10.2 | Advisor costs |
As for the rest, each Party will bear its own costs and expenses in connection with the preparation, negotiation and implementation of this Contract, including the fees, costs and expenses of its relevant advisors.
§ 11 | Assignment and transfer of rights and obligations |
Rights and obligations arising from this Contract cannot be assigned or transferred in full or in part without the prior written consent of the other Party.
§ 12 | Notifications |
12.1 | Form of the notifications |
All declarations and notifications on legal transactions (together Notifications , one Notification ) in connection with this Contract require the written form, insofar as certification by a notary or another form is not prescribed by mandatory rules.

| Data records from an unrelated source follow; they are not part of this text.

==> src/rtl/core/prq_pkg.sv <==
`default_nettype none

package prq_pkg;

    localparam int unsigned RT_W          = 32;
    localparam int unsigned ID_PORT_W     = 6;
    localparam int unsigned BASE_W        = 4;
    localparam int unsigned LVL_PORT_W    = 4;
    localparam int unsigned PEN_W         = 3;
    localparam int unsigned LVL_SUM_W     = 5;
    localparam int unsigned DECAY_SHIFT   = 2;

    localparam logic [PEN_W-1:0] MAX_PENALTY   = 3'd5;
    localparam logic [RT_W-1:0]  QUANTUM_RESET = 32'd13333;

    localparam logic CMD_PUSH = 1'b0;
    localparam logic CMD_POP  = 1'b1;

    typedef enum logic [1:0] {
        S_IDLE,
        S_CALC,
        S_APPLY
    } t_state;

    typedef struct packed {
        logic push;
        logic pop;
    } t_cell_op;

endpackage

`default_nettype wire

==> src/rtl/core/prq_in_if.sv <==
`default_nettype none

interface prq_in_if
    import prq_pkg::*;
();
    logic                   valid;
    logic                   ready;
    logic                   cmd;
    logic [ID_PORT_W-1:0]   task_id;
    logic [BASE_W-1:0]      base_priority;
    logic [RT_W-1:0]        run_time;

    modport source (
        output valid, cmd, task_id, base_priority, run_time,
        input  ready
    );

    modport sink (
        input  valid, cmd, task_id, base_priority, run_time,
        output ready
    );
endinterface

`default_nettype wire

==> src/rtl/core/prq_out_if.sv <==
`default_nettype none

interface prq_out_if
    import prq_pkg::*;
();
    logic                   valid;
    logic                   ready;
    logic [ID_PORT_W-1:0]   popped_id;
    logic                   popped_valid;
    logic [RT_W-1:0]        run_time_out;
    logic [LVL_PORT_W-1:0]  level_used;
    logic                   rejected;

    modport source (
        output valid, popped_id, popped_valid, run_time_out, level_used, rejected,
        input  ready
    );

    modport sink (
        input  valid, popped_id, popped_valid, run_time_out, level_used, rejected,
        output ready
    );
endinterface

`default_nettype wire

==> src/rtl/core/prq_cell.sv <==
`default_nettype none

module prq_cell
    import prq_pkg::*;
#(
    parameter int unsigned ID_W  = 6,
    parameter int unsigned LVL_W = 4
) (
    input  wire logic             i_clk,
    input  wire logic             i_rst_n,
    input  wire t_cell_op         i_op,
    input  wire logic [ID_W-1:0]  i_new_id,
    input  wire logic [LVL_W-1:0] i_new_lvl,
    input  wire logic             i_prev_valid,
    input  wire logic [ID_W-1:0]  i_prev_id,
    input  wire logic [LVL_W-1:0] i_prev_lvl,
    input  wire logic             i_prev_after,
    input  wire logic             i_next_valid,
    input  wire logic [ID_W-1:0]  i_next_id,
    input  wire logic [LVL_W-1:0] i_next_lvl,
    output logic                  o_valid,
    output logic [ID_W-1:0]       o_id,
    output logic [LVL_W-1:0]      o_lvl,
    output logic                  o_after
);

    logic             r_valid;
    logic [ID_W-1:0]  r_id;
    logic [LVL_W-1:0] r_lvl;
    logic             n_valid;
    logic [ID_W-1:0]  n_id;
    logic [LVL_W-1:0] n_lvl;
    logic             after;

    assign after = !r_valid || (r_lvl > i_new_lvl);

    always_comb begin
        n_valid = r_valid;
        n_id    = r_id;
        n_lvl   = r_lvl;
        priority if (i_op.pop) begin
            n_valid = i_next_valid;
            n_id    = i_next_id;
            n_lvl   = i_next_lvl;
        end else if (i_op.push && after) begin
            if (i_prev_after) begin
                n_valid = i_prev_valid;
                n_id    = i_prev_id;
                n_lvl   = i_prev_lvl;
            end else begin
                n_valid = 1'b1;
                n_id    = i_new_id;
                n_lvl   = i_new_lvl;
            end
        end
    end

    always_ff @(posedge i_clk) begin
        if (!i_rst_n) begin
            r_valid <= 1'b0;
        end else begin
            r_valid <= n_valid;
        end
    end

    always_ff @(posedge i_clk) begin
        r_id  <= n_id;
        r_lvl <= n_lvl;
    end

    assign o_valid = r_valid;
    assign o_id    = r_id;
    assign o_lvl   = r_lvl;
    assign o_after = after;

endmodule

`default_nettype wire

==> src/rtl/core/prq_penalty.sv <==
`default_nettype none

module prq_penalty
    import prq_pkg::*;
(
    input  wire logic            i_clk,
    input  wire logic            i_rst_n,
    input  wire logic            i_load,
    input  wire logic            i_step,
    input  wire logic [RT_W-1:0] i_rt,
    input  wire logic [RT_W-1:0] i_q,
    output logic                 o_done,
    output logic                 o_exceed,
    output logic [PEN_W-1:0]     o_pen
);

    logic [RT_W-1:0]  r_rem;
    logic [PEN_W-1:0] r_pen;
    logic             r_exceed;
    logic [RT_W:0]    diff;
    logic             q_zero;

    assign diff   = {1'b0, r_rem} - {1'b0, i_q};
    assign q_zero = (i_q == '0);
    assign o_done = !r_exceed || q_zero || (r_pen == MAX_PENALTY) || diff[RT_W];

    always_ff @(posedge i_clk) begin
        if (!i_rst_n) begin
            r_pen    <= '0;
            r_exceed <= 1'b0;
        end else if (i_load) begin
            r_pen    <= '0;
            r_exceed <= (i_rt > i_q);
        end else if (i_step && !o_done) begin
            r_pen    <= r_pen + PEN_W'(1);
        end
    end

    always_ff @(posedge i_clk) begin
        if (i_load) begin
            r_rem <= i_rt;
        end else if (i_step && !o_done) begin
            r_rem <= diff[RT_W-1:0];
        end
    end

    assign o_exceed = r_exceed;
    assign o_pen    = q_zero ? MAX_PENALTY : r_pen;

endmodule

`default_nettype wire

==> src/rtl/core/priority_ready_queue_unit.sv <==
// Steps: the input transfer loads the request and the penalty unit; the penalty unit then
//   takes one quotient step per cycle (capped at five) until it is done and the result slot is free;
//   then the whole cell chain inserts or shifts out and the result is registered.
// A new request is taken only in idle, once the previous one has been applied.
// Reset (synchronous, active low): empties the chain and task flags, quantum set to 13333.
`default_nettype none

module priority_ready_queue_unit
    import prq_pkg::*;
#(
    parameter int unsigned NUM_TASKS  = 64,
    parameter int unsigned NUM_LEVELS = 16
) (
    input  wire logic            i_clk,
    input  wire logic            i_rst_n,
    input  wire logic            i_cfg_we,
    input  wire logic [RT_W-1:0] i_cfg_wdata,
    prq_in_if.sink               i_in,
    prq_out_if.source            o_out
);

    localparam int unsigned ID_W    = $clog2(NUM_TASKS);
    localparam int unsigned LVL_W   = $clog2(NUM_LEVELS);
    localparam int unsigned MAX_LVL = NUM_LEVELS - 1;

    t_state                 r_state;
    t_state                 n_state;
    logic [RT_W-1:0]        r_quantum;
    logic                   r_cmd;
    logic [ID_PORT_W-1:0]   r_id;
    logic [BASE_W-1:0]      r_base;
    logic [RT_W-1:0]        r_rt;
    logic [NUM_TASKS-1:0]   r_queued;

    logic                   r_out_valid;
    logic [ID_PORT_W-1:0]   r_popped_id;
    logic                   r_popped_valid;
    logic [RT_W-1:0]        r_rt_out;
    logic [LVL_PORT_W-1:0]  r_level_used;
    logic                   r_rejected;

    logic                   in_ready;
    logic                   pen_load;
    logic                   pen_step;
    logic                   apply;
    logic                   out_free;
    logic                   pen_done;
    logic                   pen_exceed;
    logic [PEN_W-1:0]       pen;

    logic [ID_W-1:0]        r_idx;
    logic                   out_range;
    logic                   flag_hit;
    logic                   rejected;
    logic                   push_ok;
    logic                   pop_ok;
    logic [LVL_SUM_W-1:0]   lvl_sum;
    logic [LVL_W-1:0]       lvl;
    logic [RT_W-1:0]        rt_out;
    t_cell_op               cell_op;

    logic                   cell_valid [NUM_TASKS];
    logic [ID_W-1:0]        cell_id    [NUM_TASKS];
    logic [LVL_W-1:0]       cell_lvl   [NUM_TASKS];
    logic                   cell_after [NUM_TASKS];
    logic                   head_valid;
    logic [ID_W-1:0]        head_idx;

    always_ff @(posedge i_clk) begin
        if (!i_rst_n) begin
            r_quantum <= QUANTUM_RESET;
        end else if (i_cfg_we) begin
            r_quantum <= i_cfg_wdata;
        end
    end

    assign out_free = !r_out_valid || o_out.ready;

    always_comb begin
        n_state = r_state;
        unique case (r_state)
            S_IDLE:  if (i_in.valid) n_state = S_CALC;
            S_CALC:  if (pen_done && out_free) n_state = S_APPLY;
            S_APPLY: n_state = S_IDLE;
            default: n_state = S_IDLE;
        endcase
    end

    always_comb begin
        in_ready = 1'b0;
        pen_step = 1'b0;
        apply    = 1'b0;
        unique case (r_state)
            S_IDLE:  in_ready = 1'b1;
            S_CALC:  pen_step = 1'b1;
            S_APPLY: apply    = 1'b1;
            default: in_ready = 1'b0;
        endcase
    end

    assign pen_load   = in_ready && i_in.valid;
    assign i_in.ready = in_ready;

    always_ff @(posedge i_clk) begin
        if (!i_rst_n) begin
            r_state <= S_IDLE;
        end else begin
            r_state <= n_state;
        end
    end

    always_ff @(posedge i_clk) begin
        if (pen_load) begin
            r_cmd  <= i_in.cmd;
            r_id   <= i_in.task_id;
            r_base <= i_in.base_priority;
            r_rt   <= i_in.run_time;
        end
    end

    prq_penalty u_penalty (
        .i_clk    (i_clk),
        .i_rst_n  (i_rst_n),
        .i_load   (pen_load),
        .i_step   (pen_step),
        .i_rt     ((i_in.cmd == CMD_POP) ? '0 : i_in.run_time),
        .i_q      (r_quantum),
        .o_done   (pen_done),
        .o_exceed (pen_exceed),
        .o_pen    (pen)
    );

    assign r_idx     = ID_W'(r_id);
    assign out_range = (32'(r_id) >= NUM_TASKS);

    always_comb begin
        flag_hit = out_range ? 1'b0 : r_queued[r_idx];
    end

    assign rejected = out_range || flag_hit;
    assign push_ok  = (r_cmd == CMD_PUSH) && !rejected;
    assign pop_ok   = (r_cmd == CMD_POP) && head_valid;

    assign lvl_sum = LVL_SUM_W'(r_base) + (pen_exceed ? LVL_SUM_W'(pen) : '0);

    always_comb begin
        if (32'(lvl_sum) > MAX_LVL) begin
            lvl = LVL_W'(MAX_LVL);
        end else begin
            lvl = LVL_W'(lvl_sum);
        end
    end

    assign rt_out = pen_exceed ? (r_rt - (r_quantum >> DECAY_SHIFT)) : r_rt;

    assign cell_op.push = apply && push_ok;
    assign cell_op.pop  = apply && pop_ok;

    for (genvar g = 0; g < NUM_TASKS; g++) begin : g_cell
        logic             prev_valid;
        logic [ID_W-1:0]  prev_id;
        logic [LVL_W-1:0] prev_lvl;
        logic             prev_after;
        logic             next_valid;
        logic [ID_W-1:0]  next_id;
        logic [LVL_W-1:0] next_lvl;

        if (g == 0) begin : g_first
            assign prev_valid = 1'b0;
            assign prev_id    = '0;
            assign prev_lvl   = '0;
            assign prev_after = 1'b0;
        end else begin : g_inner
            assign prev_valid = cell_valid[g-1];
            assign prev_id    = cell_id[g-1];
            assign prev_lvl   = cell_lvl[g-1];
            assign prev_after = cell_after[g-1];
        end

        if (g == NUM_TASKS - 1) begin : g_last
            assign next_valid = 1'b0;
            assign next_id    = '0;
            assign next_lvl   = '0;
        end else begin : g_body
            assign next_valid = cell_valid[g+1];
            assign next_id    = cell_id[g+1];
            assign next_lvl   = cell_lvl[g+1];
        end

        prq_cell #(
            .ID_W  (ID_W),
            .LVL_W (LVL_W)
        ) u_cell (
            .i_clk        (i_clk),
            .i_rst_n      (i_rst_n),
            .i_op         (cell_op),
            .i_new_id     (r_idx),
            .i_new_lvl    (lvl),
            .i_prev_valid (prev_valid),
            .i_prev_id    (prev_id),
            .i_prev_lvl   (prev_lvl),
            .i_prev_after (prev_after),
            .i_next_valid (next_valid),
            .i_next_id    (next_id),
            .i_next_lvl   (next_lvl),
            .o_valid      (cell_valid[g]),
            .o_id         (cell_id[g]),
            .o_lvl        (cell_lvl[g]),
            .o_after      (cell_after[g])
        );
    end

    assign head_valid = cell_valid[0];
    assign head_idx   = cell_id[0];

    always_ff @(posedge i_clk) begin
        if (!i_rst_n) begin
            r_queued <= '0;
        end else if (apply) begin
            if (push_ok) begin
                r_queued[r_idx] <= 1'b1;
            end
            if (pop_ok) begin
                r_queued[head_idx] <= 1'b0;
            end
        end
    end

    always_ff @(posedge i_clk) begin
        if (!i_rst_n) begin
            r_out_valid <= 1'b0;
        end else if (apply) begin
            r_out_valid <= 1'b1;
        end else if (o_out.ready) begin
            r_out_valid <= 1'b0;
        end
    end

    always_ff @(posedge i_clk) begin
        if (apply) begin
            if (r_cmd == CMD_POP) begin
                r_popped_id    <= head_valid ? ID_PORT_W'(head_idx) : '0;
                r_popped_valid <= head_valid;
                r_rt_out       <= '0;
                r_level_used   <= '0;
                r_rejected     <= 1'b0;
            end else begin
                r_popped_id    <= '0;
                r_popped_valid <= 1'b0;
                r_rt_out       <= rejected ? r_rt : rt_out;
                r_level_used   <= rejected ? '0 : LVL_PORT_W'(lvl);
                r_rejected     <= rejected;
            end
        end
    end

    assign o_out.valid        = r_out_valid;
    assign o_out.popped_id    = r_popped_id;
    assign o_out.popped_valid = r_popped_valid;
    assign o_out.run_time_out = r_rt_out;
    assign o_out.level_used   = r_level_used;
    assign o_out.rejected     = r_rejected;

    a_apply_free: assert property (@(posedge i_clk) disable iff (!i_rst_n)
        (r_state == S_APPLY) |-> !r_out_valid)
        else $error("result overwritten before transfer");

    a_head_flagged: assert property (@(posedge i_clk) disable iff (!i_rst_n)
        head_valid |-> r_queued[head_idx])
        else $error("head task not flagged as queued");

    a_push_sets: assert property (@(posedge i_clk) disable iff (!i_rst_n)
        (apply && push_ok) |=> r_queued[$past(r_idx)])
        else $error("pushed task not flagged");

    a_pop_clears: assert property (@(posedge i_clk) disable iff (!i_rst_n)
        (apply && pop_ok) |=> !r_queued[$past(head_idx)])
        else $error("popped task still flagged");

    a_chain_sorted: assert property (@(posedge i_clk) disable iff (!i_rst_n)
        cell_valid[1] |-> (cell_valid[0] && (cell_lvl[0] <= cell_lvl[1])))
        else $error("cell chain out of order");

endmodule

`default_nettype wire

==> src/flat_wrapper.sv <==
// flat-port wrapper written by rule: the top's interface ports become plain ports
module priority_ready_queue_unit_flat import prq_pkg::*;
#(
    parameter int unsigned NUM_TASKS  = 64,
    parameter int unsigned NUM_LEVELS = 16
)
  (i_clk, i_rst_n, i_cfg_we, i_cfg_wdata, i_in_valid, i_in_cmd, i_in_task_id, i_in_base_priority, i_in_run_time, i_in_ready, o_out_valid, o_out_popped_id, o_out_popped_valid, o_out_run_time_out, o_out_level_used, o_out_rejected, o_out_ready);
  prq_in_if i_in_i ();
  prq_out_if o_out_i ();
  input  wire logic i_clk;
  input  wire logic i_rst_n;
  input  wire logic i_cfg_we;
  input  wire logic [RT_W-1:0] i_cfg_wdata;
  input wire logic [$bits(i_in_i.valid)-1:0] i_in_valid;
  input wire logic [$bits(i_in_i.cmd)-1:0] i_in_cmd;
  input wire logic [$bits(i_in_i.task_id)-1:0] i_in_task_id;
  input wire logic [$bits(i_in_i.base_priority)-1:0] i_in_base_priority;
  input wire logic [$bits(i_in_i.run_time)-1:0] i_in_run_time;
  output wire logic [$bits(i_in_i.ready)-1:0] i_in_ready;
  output wire logic [$bits(o_out_i.valid)-1:0] o_out_valid;
  output wire logic [$bits(o_out_i.popped_id)-1:0] o_out_popped_id;
  output wire logic [$bits(o_out_i.popped_valid)-1:0] o_out_popped_valid;
  output wire logic [$bits(o_out_i.run_time_out)-1:0] o_out_run_time_out;
  output wire logic [$bits(o_out_i.level_used)-1:0] o_out_level_used;
  output wire logic [$bits(o_out_i.rejected)-1:0] o_out_rejected;
  input wire logic [$bits(o_out_i.ready)-1:0] o_out_ready;
  assign i_in_i.valid = i_in_valid;
  assign i_in_i.cmd = i_in_cmd;
  assign i_in_i.task_id = i_in_task_id;
  assign i_in_i.base_priority = i_in_base_priority;
  assign i_in_i.run_time = i_in_run_time;
  assign i_in_ready = i_in_i.ready;
  assign o_out_valid = o_out_i.valid;
  assign o_out_popped_id = o_out_i.popped_id;
  assign o_out_popped_valid = o_out_i.popped_valid;
  assign o_out_run_time_out = o_out_i.run_time_out;
  assign o_out_level_used = o_out_i.level_used;
  assign o_out_rejected = o_out_i.rejected;
  assign o_out_i.ready = o_out_ready;
  priority_ready_queue_unit #(.NUM_TASKS(NUM_TASKS), .NUM_LEVELS(NUM_LEVELS)) u_core (.i_clk(i_clk), .i_rst_n(i_rst_n), .i_cfg_we(i_cfg_we), .i_cfg_wdata(i_cfg_wdata), .i_in(i_in_i), .o_out(o_out_i));
endmodule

Transmission by fax or an exchange of letters is sufficient for the written form, but not any other form of transmission by telecommunications. The electronic form (e.g. e-mail) does not replace the written form.
12.2 | Notifications to the Seller |
All the notifications to the Seller in connection with this Contract are to be sent to:
Reinhard Schulze
Seitensteinerstr. 9, 56477 Rennerod.
as well as to his advisors for information:
Graf von Westphalen Rechtsanwälte Steuerberater Partnerschaft
Eric Messenzehl
Ulmenstr. 23-25, 60325 Frankfurt am Main.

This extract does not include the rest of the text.